§ **Your instructions**: Copy out all lines of the material below in which "root" occurs.

§ **The data**:
BEGIN

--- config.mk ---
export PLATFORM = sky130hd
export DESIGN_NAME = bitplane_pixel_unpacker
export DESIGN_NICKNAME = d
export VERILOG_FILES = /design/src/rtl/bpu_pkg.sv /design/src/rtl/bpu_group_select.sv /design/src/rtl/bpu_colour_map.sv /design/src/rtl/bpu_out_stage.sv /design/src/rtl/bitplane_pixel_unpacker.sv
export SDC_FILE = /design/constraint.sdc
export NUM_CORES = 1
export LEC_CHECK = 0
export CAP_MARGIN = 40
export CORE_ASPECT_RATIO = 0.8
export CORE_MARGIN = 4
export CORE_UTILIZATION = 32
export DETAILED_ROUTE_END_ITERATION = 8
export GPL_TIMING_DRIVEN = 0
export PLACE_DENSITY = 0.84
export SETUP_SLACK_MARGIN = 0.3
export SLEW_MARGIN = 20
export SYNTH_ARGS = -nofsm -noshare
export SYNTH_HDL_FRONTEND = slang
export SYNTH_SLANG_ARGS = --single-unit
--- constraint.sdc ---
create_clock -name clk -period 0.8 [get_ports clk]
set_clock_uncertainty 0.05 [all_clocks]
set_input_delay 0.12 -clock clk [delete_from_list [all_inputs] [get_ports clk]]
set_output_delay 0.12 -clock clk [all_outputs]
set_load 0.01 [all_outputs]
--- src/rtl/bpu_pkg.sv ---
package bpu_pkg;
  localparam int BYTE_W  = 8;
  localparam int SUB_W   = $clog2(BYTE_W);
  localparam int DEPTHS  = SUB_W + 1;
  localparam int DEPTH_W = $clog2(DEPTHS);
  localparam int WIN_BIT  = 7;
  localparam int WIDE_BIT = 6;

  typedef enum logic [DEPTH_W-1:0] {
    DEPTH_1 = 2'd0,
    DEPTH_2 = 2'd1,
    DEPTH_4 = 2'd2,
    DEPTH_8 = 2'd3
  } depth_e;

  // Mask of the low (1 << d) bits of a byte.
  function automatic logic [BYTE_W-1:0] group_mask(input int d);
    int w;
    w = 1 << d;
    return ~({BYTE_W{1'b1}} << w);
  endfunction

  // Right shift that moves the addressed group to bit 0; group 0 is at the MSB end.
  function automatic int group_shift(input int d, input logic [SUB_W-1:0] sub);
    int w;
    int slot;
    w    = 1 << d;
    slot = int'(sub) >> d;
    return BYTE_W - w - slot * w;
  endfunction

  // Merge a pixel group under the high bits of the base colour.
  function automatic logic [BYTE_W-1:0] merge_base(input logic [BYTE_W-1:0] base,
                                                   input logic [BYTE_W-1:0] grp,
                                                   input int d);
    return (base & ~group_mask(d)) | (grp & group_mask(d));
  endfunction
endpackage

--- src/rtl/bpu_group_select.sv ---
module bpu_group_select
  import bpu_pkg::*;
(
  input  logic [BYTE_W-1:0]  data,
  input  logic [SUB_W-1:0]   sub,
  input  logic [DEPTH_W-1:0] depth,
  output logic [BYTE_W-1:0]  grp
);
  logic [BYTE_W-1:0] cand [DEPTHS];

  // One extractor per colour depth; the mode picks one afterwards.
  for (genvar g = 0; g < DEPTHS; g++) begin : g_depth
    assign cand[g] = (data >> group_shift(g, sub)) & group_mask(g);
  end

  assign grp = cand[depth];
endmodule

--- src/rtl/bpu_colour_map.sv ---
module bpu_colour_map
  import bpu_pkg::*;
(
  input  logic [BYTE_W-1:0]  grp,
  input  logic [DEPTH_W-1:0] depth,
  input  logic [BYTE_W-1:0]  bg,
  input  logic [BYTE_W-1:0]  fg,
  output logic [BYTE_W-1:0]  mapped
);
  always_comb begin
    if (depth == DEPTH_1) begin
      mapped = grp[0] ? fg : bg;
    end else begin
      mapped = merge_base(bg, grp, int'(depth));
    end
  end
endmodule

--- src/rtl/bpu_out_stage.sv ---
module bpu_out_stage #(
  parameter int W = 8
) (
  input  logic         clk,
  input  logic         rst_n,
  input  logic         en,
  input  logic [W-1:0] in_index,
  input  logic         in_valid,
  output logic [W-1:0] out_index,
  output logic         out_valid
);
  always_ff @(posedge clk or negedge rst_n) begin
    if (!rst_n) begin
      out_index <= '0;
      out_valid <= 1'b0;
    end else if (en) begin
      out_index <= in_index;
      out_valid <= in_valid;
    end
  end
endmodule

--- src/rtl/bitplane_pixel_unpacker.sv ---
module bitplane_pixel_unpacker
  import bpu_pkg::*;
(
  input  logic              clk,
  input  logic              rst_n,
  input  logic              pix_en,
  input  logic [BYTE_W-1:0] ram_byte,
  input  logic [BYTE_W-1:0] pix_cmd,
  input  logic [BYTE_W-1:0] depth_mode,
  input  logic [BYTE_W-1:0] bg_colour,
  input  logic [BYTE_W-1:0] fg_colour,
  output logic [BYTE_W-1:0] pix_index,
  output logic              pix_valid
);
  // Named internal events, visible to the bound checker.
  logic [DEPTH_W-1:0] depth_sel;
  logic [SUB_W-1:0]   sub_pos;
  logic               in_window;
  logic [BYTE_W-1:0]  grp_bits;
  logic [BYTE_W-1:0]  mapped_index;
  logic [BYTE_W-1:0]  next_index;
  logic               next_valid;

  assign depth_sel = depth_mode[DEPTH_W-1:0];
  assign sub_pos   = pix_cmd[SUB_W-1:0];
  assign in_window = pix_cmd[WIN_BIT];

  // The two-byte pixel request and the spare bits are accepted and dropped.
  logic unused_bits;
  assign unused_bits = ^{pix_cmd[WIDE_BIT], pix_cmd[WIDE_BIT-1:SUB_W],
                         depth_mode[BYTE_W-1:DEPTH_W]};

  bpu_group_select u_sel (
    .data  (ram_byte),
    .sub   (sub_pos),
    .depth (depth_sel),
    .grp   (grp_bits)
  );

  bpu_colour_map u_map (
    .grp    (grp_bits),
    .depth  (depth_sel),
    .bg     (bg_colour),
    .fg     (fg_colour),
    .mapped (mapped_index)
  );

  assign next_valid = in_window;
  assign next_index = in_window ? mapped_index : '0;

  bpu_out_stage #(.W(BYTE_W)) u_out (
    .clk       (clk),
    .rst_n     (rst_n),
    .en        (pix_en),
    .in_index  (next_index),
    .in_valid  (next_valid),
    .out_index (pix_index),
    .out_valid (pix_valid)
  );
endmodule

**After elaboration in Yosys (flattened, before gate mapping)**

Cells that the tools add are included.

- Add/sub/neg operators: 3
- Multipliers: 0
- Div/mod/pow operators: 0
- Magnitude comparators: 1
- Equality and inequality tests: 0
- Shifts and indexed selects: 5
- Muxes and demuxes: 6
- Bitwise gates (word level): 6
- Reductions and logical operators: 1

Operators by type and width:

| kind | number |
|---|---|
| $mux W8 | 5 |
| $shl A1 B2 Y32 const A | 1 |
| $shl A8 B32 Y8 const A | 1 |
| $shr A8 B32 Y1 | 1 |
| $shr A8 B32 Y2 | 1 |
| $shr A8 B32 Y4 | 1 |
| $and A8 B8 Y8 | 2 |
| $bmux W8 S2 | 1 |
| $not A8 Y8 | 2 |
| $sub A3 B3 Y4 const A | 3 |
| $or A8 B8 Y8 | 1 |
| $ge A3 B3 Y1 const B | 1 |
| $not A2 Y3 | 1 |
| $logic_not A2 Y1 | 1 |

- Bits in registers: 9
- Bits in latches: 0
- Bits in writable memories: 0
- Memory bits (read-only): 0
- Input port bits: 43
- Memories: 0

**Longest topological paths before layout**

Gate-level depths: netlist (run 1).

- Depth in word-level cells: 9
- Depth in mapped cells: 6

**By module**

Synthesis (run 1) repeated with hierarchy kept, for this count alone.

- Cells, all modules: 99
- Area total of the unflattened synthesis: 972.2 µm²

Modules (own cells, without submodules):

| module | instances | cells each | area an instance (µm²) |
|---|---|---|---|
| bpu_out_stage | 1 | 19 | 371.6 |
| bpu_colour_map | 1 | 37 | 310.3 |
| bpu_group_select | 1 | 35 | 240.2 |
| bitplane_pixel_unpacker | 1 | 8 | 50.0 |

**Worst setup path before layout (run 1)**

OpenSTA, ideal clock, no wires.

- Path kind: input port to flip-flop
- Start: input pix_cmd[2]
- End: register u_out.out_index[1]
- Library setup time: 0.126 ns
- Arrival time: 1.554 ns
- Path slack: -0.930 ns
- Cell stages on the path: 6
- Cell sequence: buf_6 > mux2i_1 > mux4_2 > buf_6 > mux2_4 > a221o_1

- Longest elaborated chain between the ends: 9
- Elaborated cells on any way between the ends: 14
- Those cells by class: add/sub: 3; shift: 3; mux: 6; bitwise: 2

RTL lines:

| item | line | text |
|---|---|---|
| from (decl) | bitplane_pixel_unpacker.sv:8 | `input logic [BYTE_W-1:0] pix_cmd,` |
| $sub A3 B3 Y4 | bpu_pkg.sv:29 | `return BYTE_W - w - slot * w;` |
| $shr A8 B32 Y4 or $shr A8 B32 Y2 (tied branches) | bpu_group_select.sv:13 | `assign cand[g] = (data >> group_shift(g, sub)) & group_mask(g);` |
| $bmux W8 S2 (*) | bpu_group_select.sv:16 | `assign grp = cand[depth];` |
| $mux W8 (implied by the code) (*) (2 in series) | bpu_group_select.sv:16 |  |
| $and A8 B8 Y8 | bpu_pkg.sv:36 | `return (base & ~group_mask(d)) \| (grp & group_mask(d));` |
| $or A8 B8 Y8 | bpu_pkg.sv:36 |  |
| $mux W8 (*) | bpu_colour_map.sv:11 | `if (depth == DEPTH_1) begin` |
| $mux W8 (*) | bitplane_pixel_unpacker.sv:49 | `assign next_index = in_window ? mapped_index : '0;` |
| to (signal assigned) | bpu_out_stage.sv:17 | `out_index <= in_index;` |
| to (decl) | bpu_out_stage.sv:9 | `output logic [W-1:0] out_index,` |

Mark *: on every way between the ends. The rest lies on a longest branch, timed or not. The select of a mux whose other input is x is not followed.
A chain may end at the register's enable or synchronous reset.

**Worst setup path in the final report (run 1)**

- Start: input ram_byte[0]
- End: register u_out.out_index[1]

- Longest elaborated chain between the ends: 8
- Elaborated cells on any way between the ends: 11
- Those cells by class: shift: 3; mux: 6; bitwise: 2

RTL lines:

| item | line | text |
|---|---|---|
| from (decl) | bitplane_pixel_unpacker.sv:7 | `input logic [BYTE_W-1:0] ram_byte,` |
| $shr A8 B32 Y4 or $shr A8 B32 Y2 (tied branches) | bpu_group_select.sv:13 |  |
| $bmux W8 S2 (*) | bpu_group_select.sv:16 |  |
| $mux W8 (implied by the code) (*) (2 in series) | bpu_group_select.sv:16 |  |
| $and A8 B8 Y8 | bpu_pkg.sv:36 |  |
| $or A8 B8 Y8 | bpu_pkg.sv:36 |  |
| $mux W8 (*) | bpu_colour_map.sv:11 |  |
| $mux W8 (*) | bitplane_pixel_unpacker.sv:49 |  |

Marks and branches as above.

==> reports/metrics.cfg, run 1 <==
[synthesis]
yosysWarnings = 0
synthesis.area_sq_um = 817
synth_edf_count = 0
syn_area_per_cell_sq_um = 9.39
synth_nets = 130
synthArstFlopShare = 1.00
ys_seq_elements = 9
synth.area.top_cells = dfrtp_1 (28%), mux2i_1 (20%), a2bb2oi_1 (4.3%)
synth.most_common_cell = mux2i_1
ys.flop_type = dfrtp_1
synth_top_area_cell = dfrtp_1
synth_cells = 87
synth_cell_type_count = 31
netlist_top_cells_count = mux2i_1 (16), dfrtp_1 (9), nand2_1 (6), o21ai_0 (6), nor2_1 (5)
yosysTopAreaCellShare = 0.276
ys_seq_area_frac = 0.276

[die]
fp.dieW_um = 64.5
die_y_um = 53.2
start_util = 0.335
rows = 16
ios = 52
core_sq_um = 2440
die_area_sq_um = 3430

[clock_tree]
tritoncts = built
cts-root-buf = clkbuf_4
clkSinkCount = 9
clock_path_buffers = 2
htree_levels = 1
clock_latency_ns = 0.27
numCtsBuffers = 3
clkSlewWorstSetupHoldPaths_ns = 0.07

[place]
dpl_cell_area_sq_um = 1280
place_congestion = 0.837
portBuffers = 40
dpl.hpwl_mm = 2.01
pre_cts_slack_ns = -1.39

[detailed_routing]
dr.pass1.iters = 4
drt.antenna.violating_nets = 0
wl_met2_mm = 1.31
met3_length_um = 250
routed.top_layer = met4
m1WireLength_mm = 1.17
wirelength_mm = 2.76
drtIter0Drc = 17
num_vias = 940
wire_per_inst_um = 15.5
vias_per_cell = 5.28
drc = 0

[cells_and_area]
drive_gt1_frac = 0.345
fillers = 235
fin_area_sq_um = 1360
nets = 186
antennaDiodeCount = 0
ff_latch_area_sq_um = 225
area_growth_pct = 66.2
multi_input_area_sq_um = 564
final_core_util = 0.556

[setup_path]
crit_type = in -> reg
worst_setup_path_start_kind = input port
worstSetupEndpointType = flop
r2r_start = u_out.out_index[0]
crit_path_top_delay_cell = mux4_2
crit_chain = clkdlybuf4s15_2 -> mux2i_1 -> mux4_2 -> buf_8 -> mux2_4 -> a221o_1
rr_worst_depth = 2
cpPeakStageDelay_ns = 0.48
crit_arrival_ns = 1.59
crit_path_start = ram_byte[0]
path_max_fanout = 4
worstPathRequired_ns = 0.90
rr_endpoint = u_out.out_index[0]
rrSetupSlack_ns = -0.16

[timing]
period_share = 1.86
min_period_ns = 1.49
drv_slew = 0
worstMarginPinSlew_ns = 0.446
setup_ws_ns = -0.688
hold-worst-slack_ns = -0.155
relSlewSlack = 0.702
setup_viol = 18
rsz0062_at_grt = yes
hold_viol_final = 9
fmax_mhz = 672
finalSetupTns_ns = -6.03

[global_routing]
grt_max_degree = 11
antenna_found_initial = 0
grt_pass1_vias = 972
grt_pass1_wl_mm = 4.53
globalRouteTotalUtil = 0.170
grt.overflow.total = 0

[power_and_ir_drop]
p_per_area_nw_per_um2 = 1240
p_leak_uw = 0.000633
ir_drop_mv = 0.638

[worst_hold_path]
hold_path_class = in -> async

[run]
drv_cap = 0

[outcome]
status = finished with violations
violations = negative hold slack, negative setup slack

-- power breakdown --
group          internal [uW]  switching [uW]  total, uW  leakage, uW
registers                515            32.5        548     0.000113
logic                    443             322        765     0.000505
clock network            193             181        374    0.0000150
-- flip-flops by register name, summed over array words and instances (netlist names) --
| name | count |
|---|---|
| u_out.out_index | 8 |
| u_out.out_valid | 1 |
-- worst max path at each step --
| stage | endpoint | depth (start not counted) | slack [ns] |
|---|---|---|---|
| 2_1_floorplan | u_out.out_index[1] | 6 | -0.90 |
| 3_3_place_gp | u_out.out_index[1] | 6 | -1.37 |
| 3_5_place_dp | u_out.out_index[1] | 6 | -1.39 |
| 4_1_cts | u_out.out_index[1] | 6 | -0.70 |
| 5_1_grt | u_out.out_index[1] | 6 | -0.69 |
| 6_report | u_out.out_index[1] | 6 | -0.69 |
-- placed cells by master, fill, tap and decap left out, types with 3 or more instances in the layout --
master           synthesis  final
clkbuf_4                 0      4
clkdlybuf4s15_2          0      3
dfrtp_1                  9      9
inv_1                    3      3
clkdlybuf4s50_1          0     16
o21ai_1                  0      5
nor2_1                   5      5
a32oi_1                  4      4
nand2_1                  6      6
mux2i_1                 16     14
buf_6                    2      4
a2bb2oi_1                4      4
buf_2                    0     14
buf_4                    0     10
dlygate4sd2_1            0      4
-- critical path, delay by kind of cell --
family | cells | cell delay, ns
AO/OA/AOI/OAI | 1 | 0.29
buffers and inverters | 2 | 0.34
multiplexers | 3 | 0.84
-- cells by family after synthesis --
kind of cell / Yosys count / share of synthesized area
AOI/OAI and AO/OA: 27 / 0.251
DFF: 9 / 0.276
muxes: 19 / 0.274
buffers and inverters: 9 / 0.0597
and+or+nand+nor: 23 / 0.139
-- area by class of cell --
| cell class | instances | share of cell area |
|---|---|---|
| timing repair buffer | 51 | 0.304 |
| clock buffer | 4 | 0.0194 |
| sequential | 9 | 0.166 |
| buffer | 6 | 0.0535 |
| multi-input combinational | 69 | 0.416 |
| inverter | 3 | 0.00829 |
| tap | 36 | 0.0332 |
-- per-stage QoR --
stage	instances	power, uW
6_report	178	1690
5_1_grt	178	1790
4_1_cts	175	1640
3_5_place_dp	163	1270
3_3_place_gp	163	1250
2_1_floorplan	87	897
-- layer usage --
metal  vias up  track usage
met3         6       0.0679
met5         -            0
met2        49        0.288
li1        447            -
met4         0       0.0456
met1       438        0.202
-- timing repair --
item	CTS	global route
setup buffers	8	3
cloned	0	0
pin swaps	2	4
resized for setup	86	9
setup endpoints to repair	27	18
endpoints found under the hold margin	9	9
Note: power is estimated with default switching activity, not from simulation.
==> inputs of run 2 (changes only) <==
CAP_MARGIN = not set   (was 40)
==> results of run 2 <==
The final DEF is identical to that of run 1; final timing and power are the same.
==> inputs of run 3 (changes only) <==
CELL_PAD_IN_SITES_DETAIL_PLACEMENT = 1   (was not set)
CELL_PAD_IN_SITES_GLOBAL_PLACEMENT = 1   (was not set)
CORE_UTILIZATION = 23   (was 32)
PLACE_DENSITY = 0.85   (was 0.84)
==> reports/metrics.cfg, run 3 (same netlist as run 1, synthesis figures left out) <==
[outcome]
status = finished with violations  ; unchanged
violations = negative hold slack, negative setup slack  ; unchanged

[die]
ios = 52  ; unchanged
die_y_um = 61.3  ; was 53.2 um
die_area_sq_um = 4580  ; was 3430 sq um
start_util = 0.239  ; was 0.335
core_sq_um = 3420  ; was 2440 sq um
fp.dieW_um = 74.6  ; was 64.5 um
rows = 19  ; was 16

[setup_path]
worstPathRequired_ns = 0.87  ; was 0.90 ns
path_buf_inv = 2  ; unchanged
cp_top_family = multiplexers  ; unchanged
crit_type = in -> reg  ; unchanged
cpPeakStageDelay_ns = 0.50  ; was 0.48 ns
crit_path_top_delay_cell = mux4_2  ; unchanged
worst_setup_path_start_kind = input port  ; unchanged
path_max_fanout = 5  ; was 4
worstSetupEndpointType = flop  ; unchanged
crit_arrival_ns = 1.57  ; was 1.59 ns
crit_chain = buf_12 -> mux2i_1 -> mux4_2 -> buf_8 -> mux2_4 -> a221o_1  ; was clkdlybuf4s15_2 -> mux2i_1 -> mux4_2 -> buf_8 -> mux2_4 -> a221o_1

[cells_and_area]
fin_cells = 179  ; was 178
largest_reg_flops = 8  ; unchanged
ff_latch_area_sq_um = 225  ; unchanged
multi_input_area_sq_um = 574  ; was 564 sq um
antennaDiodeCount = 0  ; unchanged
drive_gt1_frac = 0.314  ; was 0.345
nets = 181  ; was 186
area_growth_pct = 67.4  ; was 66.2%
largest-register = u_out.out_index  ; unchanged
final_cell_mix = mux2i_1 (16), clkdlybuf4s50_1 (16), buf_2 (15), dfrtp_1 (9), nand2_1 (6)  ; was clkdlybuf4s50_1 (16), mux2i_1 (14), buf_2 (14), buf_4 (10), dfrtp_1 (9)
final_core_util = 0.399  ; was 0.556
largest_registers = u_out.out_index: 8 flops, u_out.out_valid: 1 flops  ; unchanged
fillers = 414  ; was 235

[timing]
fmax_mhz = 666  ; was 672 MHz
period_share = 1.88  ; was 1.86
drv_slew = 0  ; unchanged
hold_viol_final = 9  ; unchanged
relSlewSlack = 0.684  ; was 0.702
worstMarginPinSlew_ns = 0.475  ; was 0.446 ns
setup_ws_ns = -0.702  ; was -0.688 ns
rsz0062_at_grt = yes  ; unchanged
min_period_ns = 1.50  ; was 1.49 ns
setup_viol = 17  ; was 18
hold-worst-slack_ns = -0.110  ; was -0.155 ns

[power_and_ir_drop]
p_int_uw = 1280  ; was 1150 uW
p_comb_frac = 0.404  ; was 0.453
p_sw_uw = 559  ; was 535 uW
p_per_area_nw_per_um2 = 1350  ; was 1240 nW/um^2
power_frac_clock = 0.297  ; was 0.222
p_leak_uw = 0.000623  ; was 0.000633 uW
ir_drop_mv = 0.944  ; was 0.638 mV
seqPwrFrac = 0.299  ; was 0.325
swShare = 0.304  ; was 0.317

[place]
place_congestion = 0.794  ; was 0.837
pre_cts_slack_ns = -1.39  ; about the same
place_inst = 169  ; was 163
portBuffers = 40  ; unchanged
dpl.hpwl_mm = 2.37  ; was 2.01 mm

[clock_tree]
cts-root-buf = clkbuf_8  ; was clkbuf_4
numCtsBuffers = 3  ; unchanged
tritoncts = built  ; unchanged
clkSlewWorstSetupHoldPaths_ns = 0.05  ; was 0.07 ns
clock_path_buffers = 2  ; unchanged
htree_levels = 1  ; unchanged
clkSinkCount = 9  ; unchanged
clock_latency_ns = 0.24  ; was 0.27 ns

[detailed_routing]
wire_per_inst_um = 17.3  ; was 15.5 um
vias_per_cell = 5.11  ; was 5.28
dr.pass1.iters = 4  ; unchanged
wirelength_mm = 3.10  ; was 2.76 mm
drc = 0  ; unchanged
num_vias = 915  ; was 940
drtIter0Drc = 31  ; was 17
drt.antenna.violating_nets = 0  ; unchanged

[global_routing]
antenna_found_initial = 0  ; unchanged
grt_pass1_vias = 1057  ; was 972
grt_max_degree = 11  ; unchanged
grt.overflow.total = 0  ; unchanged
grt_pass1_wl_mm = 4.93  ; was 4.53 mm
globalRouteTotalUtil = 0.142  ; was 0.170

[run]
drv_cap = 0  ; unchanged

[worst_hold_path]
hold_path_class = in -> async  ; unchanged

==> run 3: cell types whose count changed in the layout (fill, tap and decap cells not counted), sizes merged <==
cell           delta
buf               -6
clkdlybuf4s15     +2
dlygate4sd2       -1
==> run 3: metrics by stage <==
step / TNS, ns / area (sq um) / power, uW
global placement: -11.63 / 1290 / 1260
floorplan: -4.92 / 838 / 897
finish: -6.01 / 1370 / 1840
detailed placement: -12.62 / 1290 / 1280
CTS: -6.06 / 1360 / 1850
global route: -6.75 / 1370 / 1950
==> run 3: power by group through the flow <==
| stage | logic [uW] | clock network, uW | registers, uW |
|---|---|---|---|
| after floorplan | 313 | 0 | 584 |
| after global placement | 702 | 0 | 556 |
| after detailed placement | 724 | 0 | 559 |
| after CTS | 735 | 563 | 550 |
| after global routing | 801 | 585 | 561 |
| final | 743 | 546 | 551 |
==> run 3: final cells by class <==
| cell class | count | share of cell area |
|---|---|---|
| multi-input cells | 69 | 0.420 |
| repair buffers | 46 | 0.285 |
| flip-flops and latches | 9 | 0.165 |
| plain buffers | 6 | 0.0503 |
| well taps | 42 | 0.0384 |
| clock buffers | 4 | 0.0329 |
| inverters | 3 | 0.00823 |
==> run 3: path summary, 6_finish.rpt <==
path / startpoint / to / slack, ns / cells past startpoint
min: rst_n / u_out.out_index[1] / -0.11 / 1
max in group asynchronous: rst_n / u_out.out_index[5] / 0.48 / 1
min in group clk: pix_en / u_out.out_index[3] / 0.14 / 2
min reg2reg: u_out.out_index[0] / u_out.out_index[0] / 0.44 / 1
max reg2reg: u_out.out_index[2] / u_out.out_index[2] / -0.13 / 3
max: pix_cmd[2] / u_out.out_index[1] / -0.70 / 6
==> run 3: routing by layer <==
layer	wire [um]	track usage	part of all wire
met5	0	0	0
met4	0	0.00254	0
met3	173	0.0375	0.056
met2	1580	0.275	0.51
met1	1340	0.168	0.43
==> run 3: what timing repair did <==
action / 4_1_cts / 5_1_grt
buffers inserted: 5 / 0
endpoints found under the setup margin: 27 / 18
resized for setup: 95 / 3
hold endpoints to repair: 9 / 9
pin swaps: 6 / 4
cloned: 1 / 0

END

§ **Written solution**:
cts-root-buf = clkbuf_4
cts-root-buf = clkbuf_8  ; was clkbuf_4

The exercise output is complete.